Printer Friendly | Permalink |  | Top
 
coloradodem2005 Donating Member (1000+ posts) Send PM | Profile | Ignore Sat Apr-10-04 09:11 AM
Response to Reply #47
49. Really?
Then how come it is so difficult for me? I feel so anxious and whenever I try, I get kicked to the curb.
I am trying to go back to school at CU Denver, to get a master's.


As for Denver, I have lived in the Denver-Boulder area for nearly 22 years and I ain't been getting a piece of the pie. If it oozes sex so much, how come I don't benefit from it?
Printer Friendly | Permalink |  | Top
 
Chicago Democrat Donating Member (1000+ posts) Send PM | Profile | Ignore Sat Apr-10-04 02:21 PM
Response to Reply #49
57. Romantic Love is an Unrealistic goal and a Recipe for Disaster..
for many in Western Culture. This unrealistic search for romance and 'the one' will only lead to disappointment and frustration for all of those many, many, many people who for many reasons will never find a partner. The Dali Lama discusses this in great detail in the book "The Art of Happiness", which I would recommend highly.

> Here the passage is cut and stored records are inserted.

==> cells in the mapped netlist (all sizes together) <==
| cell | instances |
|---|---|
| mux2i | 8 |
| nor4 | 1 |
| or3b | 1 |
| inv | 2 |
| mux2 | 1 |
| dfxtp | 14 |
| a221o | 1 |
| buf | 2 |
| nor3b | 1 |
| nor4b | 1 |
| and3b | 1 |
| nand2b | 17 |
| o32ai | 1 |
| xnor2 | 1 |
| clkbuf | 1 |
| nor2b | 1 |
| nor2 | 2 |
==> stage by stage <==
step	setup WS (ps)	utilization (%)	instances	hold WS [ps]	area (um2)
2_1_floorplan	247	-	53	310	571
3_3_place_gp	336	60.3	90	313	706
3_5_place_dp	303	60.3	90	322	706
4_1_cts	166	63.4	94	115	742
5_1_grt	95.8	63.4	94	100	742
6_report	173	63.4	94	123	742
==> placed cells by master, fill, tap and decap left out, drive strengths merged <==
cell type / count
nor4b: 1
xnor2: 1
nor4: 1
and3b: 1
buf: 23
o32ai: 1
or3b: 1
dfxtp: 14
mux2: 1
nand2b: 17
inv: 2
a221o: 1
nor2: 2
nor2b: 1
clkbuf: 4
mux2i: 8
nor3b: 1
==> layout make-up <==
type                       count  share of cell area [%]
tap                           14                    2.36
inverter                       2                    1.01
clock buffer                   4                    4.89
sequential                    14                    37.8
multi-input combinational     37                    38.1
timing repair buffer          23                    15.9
**src/rtl/iob_mem_arbiter_pkg.sv**
```systemverilog
// rtl/iob_mem_arbiter_pkg.sv - FSM state type and bus-width helpers for the memory arbiter
package iob_mem_arbiter_pkg;

   typedef enum logic [1:0] {
      ST_IDLE = 2'd0,
      ST_ARB  = 2'd1,
      ST_BUSY = 2'd2
   } arb_state_t;

   // Request is packed {valid, address, wdata, wstrb}; response is {rdata, ready}.
   function automatic int req_width(input int addr_w, input int data_w);
      return 1 + addr_w + data_w + data_w / 8;
   endfunction

   function automatic int resp_width(input int data_w);
      return data_w + 1;
   endfunction

   function automatic int idx_width(input int n);
      return (n > 1) ? $clog2(n) : 1;
   endfunction

endpackage

```
**src/rtl/iob_rr_prio.sv**
```systemverilog
// rtl/iob_rr_prio.sv - combinational round-robin priority encoder, one-hot winner
module iob_rr_prio
   import iob_mem_arbiter_pkg::*;
#(
   parameter int N     = 2,
   parameter int IDX_W = idx_width(N)
) (
   input  logic [N-1:0]     req,
   input  logic [IDX_W-1:0] last,
   output logic [N-1:0]     winner
);

   // Scan starts one past the previous owner so it gets the lowest priority.
   always_comb begin
      winner = '0;
      for (int k = 1; k <= N; k++) begin
         if (req[(int'(last) + k) % N] && (winner == '0)) begin
            winner[(int'(last) + k) % N] = 1'b1;
         end
      end
   end

endmodule

```
**src/rtl/iob_mem_arbiter.sv**
```systemverilog
// rtl/iob_mem_arbiter.sv - round-robin arbiter sharing one native memory slave, with timeout
module iob_mem_arbiter
   import iob_mem_arbiter_pkg::*;
#(
   parameter int N_MASTERS = 2,
   parameter int ADDR_W    = 32,
   parameter int DATA_W    = 32,
   parameter int TIMEOUT_W = 8,
   localparam int REQ_W    = req_width(ADDR_W, DATA_W),
   localparam int RESP_W   = resp_width(DATA_W)
) (
   input  logic                          clk,
   input  logic                          resetn,
   input  logic [N_MASTERS*REQ_W-1:0]    m_req,
   output logic [N_MASTERS*RESP_W-1:0]   m_resp,
   output logic [REQ_W-1:0]              s_req,
   input  logic [RESP_W-1:0]             s_resp,
   output logic [N_MASTERS-1:0]          grant,
   output logic                          timeout_err
);

   localparam int IDX_W = idx_width(N_MASTERS);
   // Timeout fires on the (2^TIMEOUT_W - 1)th BUSY cycle; the counter holds prior BUSY cycles.
   localparam logic [TIMEOUT_W-1:0] TOUT_LAST = {{(TIMEOUT_W-1){1'b1}}, 1'b0};
   localparam logic [IDX_W-1:0]     LAST_RST  = IDX_W'(N_MASTERS - 1);

   arb_state_t           state_q, state_d;
   logic [N_MASTERS-1:0] req_valid;
   logic [N_MASTERS-1:0] prio_win;
   logic [N_MASTERS-1:0] grant_q;
   logic [IDX_W-1:0]     prio_idx;
   logic [IDX_W-1:0]     win_q;
   logic [IDX_W-1:0]     last_q;
   logic [TIMEOUT_W-1:0] tcnt_q;
   logic [REQ_W-2:0]     win_fields;

   for (genvar i = 0; i < N_MASTERS; i++) begin : g_valid
      assign req_valid[i] = m_req[i*REQ_W + REQ_W - 1];
   end

   iob_rr_prio #(
      .N     (N_MASTERS),
      .IDX_W (IDX_W)
   ) u_prio (
      .req    (req_valid),
      .last   (last_q),
      .winner (prio_win)
   );

   always_comb begin
      prio_idx = '0;
      for (int i = 0; i < N_MASTERS; i++) begin
         if (prio_win[i]) prio_idx = IDX_W'(i);
      end
   end

   assign win_fields = m_req[int'(win_q)*REQ_W +: REQ_W-1];
   assign grant      = grant_q;

   always_comb begin
      state_d     = state_q;
      s_req       = '0;
      m_resp      = '0;
      timeout_err = 1'b0;
      case (state_q)
         ST_IDLE: begin
            if (|req_valid) state_d = ST_ARB;
         end
         ST_ARB: begin
            state_d = ST_BUSY;
         end
         ST_BUSY: begin
            // Valid is forced so a master dropping valid early cannot strand the slave.
            s_req = {1'b1, win_fields};
            m_resp[int'(win_q)*RESP_W +: RESP_W] = s_resp;
            if (s_resp[0]) begin
               state_d = ST_IDLE;
            end else if (tcnt_q == TOUT_LAST) begin
               s_req[REQ_W-1] = 1'b0;
               m_resp[int'(win_q)*RESP_W +: RESP_W] = {{DATA_W{1'b0}}, 1'b1};
               timeout_err = 1'b1;
               state_d     = ST_IDLE;
            end
         end
         default: begin
            state_d = ST_IDLE;
         end
      endcase
   end

   always_ff @(posedge clk) begin
      if (!resetn) begin
         state_q <= ST_IDLE;
         grant_q <= '0;
         win_q   <= '0;
         last_q  <= LAST_RST;
         tcnt_q  <= '0;
      end else begin
         state_q <= state_d;
         case (state_q)
            ST_IDLE: begin
               if (state_d == ST_ARB) begin
                  grant_q <= prio_win;
                  win_q   <= prio_idx;
                  tcnt_q  <= '0;
               end
            end
            ST_BUSY: begin
               if (state_d == ST_IDLE) begin
                  grant_q <= '0;
                  last_q  <= win_q;
               end else begin
                  tcnt_q <= tcnt_q + 1'b1;
               end
            end
            default: begin
            end
         endcase
      end
   end

endmodule

```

Our youth culture and obsession with sex is very bad and leads to much unhappiness. Everyone gets old and our bodies mature, so by unrealistic images in peoples minds as to what is sexy it makes all the ordinary people look and feel ugly. In actuality everyone is beautiful and everyone is worthy of love. But its so easy to be mean to a smelly old homeless man, and so easy to be nice to a beautiful happy person who is fashionable. The way to overcome this problem is through compassion. Compassion for yourself, compassion for others; actually put yourself in the position of the other person in all situations and first just be aware of it. This is the best way establish a connection with another person.

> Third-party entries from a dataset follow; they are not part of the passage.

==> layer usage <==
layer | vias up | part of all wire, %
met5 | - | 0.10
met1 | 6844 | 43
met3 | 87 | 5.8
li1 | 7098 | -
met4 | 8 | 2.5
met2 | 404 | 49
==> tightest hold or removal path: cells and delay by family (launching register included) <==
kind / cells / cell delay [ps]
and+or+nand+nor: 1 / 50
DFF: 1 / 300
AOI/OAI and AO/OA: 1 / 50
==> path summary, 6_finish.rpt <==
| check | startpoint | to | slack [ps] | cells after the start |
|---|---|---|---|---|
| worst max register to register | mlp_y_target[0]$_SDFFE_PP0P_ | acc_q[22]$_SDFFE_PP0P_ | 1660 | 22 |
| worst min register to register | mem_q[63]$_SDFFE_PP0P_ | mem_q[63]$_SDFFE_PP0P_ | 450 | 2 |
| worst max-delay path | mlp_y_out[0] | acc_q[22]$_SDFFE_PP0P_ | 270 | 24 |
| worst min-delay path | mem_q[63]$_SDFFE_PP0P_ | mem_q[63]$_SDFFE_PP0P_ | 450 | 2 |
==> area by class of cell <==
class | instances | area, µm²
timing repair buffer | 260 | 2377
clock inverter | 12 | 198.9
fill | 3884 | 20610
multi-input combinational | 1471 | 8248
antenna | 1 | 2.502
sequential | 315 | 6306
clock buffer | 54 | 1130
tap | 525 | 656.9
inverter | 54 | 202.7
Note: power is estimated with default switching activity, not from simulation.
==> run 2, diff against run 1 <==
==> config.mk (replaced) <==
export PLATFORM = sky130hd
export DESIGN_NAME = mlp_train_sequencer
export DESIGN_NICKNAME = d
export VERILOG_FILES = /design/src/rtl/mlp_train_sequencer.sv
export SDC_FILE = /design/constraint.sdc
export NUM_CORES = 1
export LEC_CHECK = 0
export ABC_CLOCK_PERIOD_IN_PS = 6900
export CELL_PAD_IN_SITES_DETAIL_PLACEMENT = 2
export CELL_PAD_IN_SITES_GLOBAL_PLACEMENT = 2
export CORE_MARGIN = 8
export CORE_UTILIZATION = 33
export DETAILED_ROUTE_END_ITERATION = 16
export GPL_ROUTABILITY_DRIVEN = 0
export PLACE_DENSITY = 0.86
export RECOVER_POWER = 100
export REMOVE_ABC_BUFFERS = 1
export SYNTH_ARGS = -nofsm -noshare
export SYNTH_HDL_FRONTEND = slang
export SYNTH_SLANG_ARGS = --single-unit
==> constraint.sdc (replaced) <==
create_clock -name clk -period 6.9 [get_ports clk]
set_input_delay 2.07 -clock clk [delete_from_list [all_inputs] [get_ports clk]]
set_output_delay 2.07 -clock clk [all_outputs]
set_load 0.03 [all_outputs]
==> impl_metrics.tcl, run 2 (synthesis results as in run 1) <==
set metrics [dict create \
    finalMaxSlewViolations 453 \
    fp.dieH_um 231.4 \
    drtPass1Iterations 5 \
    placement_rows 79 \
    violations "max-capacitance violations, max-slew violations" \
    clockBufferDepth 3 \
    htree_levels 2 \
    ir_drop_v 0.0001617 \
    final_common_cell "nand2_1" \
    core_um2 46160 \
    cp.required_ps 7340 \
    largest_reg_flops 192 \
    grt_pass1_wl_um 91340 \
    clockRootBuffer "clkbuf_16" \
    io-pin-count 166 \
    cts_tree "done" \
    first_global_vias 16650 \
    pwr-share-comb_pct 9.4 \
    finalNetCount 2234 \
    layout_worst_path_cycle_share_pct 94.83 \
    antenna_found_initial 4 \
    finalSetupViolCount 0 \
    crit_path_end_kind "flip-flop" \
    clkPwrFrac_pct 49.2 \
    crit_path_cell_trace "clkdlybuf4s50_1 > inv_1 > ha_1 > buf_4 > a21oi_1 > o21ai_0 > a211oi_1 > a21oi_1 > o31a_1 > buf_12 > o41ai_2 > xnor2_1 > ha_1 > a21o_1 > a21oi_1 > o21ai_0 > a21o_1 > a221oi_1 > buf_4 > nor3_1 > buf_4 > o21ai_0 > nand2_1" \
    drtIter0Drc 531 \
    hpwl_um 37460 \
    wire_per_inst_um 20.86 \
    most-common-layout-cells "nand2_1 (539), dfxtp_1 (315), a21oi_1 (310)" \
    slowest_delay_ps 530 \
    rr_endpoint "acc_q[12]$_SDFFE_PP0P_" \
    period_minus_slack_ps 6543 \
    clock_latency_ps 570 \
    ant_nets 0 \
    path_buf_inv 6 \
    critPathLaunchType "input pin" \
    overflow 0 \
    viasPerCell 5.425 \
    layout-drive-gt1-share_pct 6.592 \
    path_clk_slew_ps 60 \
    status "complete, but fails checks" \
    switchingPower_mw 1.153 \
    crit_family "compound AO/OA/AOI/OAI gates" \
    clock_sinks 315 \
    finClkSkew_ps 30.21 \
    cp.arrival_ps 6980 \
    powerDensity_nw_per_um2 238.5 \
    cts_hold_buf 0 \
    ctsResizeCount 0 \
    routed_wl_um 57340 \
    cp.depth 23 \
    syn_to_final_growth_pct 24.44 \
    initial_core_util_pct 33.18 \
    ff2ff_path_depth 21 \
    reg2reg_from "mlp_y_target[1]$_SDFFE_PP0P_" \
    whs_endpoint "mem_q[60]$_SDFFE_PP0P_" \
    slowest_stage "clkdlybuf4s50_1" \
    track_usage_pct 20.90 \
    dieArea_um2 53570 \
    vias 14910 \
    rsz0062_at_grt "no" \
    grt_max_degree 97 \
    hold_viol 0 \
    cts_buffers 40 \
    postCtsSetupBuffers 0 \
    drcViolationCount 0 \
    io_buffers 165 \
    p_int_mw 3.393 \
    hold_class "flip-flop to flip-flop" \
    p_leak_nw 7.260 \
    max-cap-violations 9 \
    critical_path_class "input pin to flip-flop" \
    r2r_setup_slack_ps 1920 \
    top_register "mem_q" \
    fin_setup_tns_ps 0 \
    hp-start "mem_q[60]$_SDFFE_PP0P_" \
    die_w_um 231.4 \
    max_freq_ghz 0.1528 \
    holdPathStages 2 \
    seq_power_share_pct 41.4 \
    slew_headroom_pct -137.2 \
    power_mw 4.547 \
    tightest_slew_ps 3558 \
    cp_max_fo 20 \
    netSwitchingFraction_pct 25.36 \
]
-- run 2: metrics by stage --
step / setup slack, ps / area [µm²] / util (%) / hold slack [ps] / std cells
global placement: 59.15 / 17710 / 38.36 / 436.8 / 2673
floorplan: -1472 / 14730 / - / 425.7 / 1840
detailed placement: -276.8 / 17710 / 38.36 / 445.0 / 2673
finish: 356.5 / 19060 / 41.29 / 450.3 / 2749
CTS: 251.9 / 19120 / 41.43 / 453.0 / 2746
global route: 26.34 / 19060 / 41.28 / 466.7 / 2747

Now sex is a whole different matter. The sexual impulse is like insanity. It is animal and visceral and probably the strongest urge in young people. I would say that you should consider hiring a prostitute, if its driving you that crazy, which it obviously is. That way you just get it out and start releasing all of this pent up energy. If you can't do that, then try to meet a slutty girl. Doing that all the time or often is bad too. But these people are available if you have the courage to do it.

In order to be happy in life we first need to be happy in and with ourselves. We truly have to love ourselves first before any love can happen with anyone else. So I would advise to try to love yourself a whole bunch first. Buying a hot hooker could be part of that. Do not become addicted to prostitutes! But I think one good experience might be enough to get you back in the swing of things. Slutty girls are everywhere!! They are cheap. Make sure they are at least 18. If this still doesn't work, than I guess there is porn, but that just is the worst. The worst sex with a real person beats the best sex alone, any day.

So good luck lonely dude. I recently went back to school and boy is that the place to meet people.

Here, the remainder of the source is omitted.